The two agreed on the importance of funding early
childhood education, Leventis said, with the difference being that
the current Republican administration is actually cutting early
childhood programs like First Steps and CHIPS, the Children's Health
Insurance Program.
"Our leadership in Columbia doesn't want
to fund the CHIPS program," Leventis said. "Healthy children learn.
Unhealthy children don't learn."
Jones repeated that Leventis
has served in Columbia through five administrations and asserted he
has never introduced meaningful education legislation.
The
two sharply differed on whether the state needs a mandatory seat
belt law.
Leventis said he opposed the mandatory law,
preferring to fully staff the state Highway Patrol. Underfunding the
Highway Patrol and the highways are more of a problem than adding an
extra law for those understaffed troopers to enforce, he said. He
said he also advocated requiring driver education in high
school.
A mandatory seat belt law would save 100 lives a
year, Jones said, as well as 1,100 injuries and $149 million in
costs, and would actually bring the state $11 million in federal
funding.
"The Highway Patrol says we need to have it," Jones
said. "We have one of the worst death rates in the United States on
our highways."
Although money popped up in nearly every
answer, neither candidate said he would sign a pledge promising not
to raise taxes.
"I really typically do not sign a pledge,"

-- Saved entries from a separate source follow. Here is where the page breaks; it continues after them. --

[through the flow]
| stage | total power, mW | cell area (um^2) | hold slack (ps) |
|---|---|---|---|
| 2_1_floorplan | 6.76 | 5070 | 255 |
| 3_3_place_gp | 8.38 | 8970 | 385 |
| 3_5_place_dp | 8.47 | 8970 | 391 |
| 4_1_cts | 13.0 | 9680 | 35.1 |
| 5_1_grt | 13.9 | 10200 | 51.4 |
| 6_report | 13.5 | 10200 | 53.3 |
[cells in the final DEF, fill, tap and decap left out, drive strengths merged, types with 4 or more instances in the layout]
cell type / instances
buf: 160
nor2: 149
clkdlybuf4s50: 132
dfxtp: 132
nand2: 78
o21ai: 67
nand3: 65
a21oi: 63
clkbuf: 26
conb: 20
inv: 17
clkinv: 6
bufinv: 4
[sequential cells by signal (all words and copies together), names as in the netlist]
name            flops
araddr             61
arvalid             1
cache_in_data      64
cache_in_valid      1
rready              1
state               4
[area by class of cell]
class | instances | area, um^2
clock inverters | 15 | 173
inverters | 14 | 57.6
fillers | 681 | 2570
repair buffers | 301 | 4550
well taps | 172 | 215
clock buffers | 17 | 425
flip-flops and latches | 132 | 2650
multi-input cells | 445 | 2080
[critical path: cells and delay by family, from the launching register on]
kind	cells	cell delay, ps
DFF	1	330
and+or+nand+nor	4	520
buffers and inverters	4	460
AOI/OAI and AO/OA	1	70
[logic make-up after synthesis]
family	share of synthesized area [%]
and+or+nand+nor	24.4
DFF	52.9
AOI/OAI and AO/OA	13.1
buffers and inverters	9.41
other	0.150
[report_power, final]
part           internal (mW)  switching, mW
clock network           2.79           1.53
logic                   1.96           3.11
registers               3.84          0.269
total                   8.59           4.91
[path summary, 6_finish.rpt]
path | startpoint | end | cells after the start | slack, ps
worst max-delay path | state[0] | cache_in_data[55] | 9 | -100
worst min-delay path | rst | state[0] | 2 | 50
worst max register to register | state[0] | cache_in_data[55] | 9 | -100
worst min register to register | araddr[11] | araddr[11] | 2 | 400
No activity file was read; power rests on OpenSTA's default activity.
--- src/rtl/rv_pkg.sv ---
// Shared RV32 integer-core constants and types used by the register file slice.
// Widths here set the defaults for the interface and for every register-file module.
package rv_pkg;

  localparam int XLEN       = 32;
  localparam int NUM_REGS   = 32;
  localparam int REG_ADDR_W = $clog2(NUM_REGS);

  typedef logic [XLEN-1:0]       word_t;
  typedef logic [REG_ADDR_W-1:0] reg_idx_t;

  localparam reg_idx_t REG_ZERO = '0;

  // x0 is hardwired, so a write only lands when enabled and aimed elsewhere
  function automatic logic writeLands(input logic we, input reg_idx_t rd);
    return we && (rd != REG_ZERO);
  endfunction

endpackage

Jones said. He refuses to allow himself to become handcuffed before
he even takes office, he said, but added that every tax dollar
collected represents a little piece of the taxpayers' freedom being
taken away.
"When people invest in their communities with the
dollars not taken from them by government, the whole pie gets
bigger," Jones said.
The economy became vibrant, he said,
because the government didn't tax people when it had a
deficit.
"If the focus is on Sumter and Lee county and you
think Sumter's economy is vibrant, then you must be out of touch,"
Leventis said, turning around two of Jones' themes. "You can't
discuss taxes without discussing services."
Jones struck
back, latching onto a story Leventis told about a local employer he
had helped.
"You can't take credit for saving 50 jobs, but
at the same time say our economy isn't vibrant," Jones said.
The two didn't stop at attacking each other, though. Jones
dragged Patty Wilson, the director of the Sumter Community Vision,
into the debate, saying she hasn't had proactive leadership from
Leventis and encouraged people to ask her about that after the
debate.
Leventis agreed that people should ask Wilson her
opinion, saying he's been involved with the Visioning process from
the beginning and his company, Dixie Beverage Co., has donated money
to the cause.
"I'm working on it each and every day. Simple
words don't change that. Simple, negative words don't change that,"
Leventis said.
After the debate, Wilson diplomatically said
that both men have been involved.
"I think what both of them
are saying is absolutely correct," she said.
Jones saved one
of his sharpest attacks for a question about protecting South
Carolina's natural resources.
Leventis promoted the
Conservation Bank Act he helped pass, a program through which the
state purchases easements on property, allowing the owners to
continue living there but ensuring the land will not be developed.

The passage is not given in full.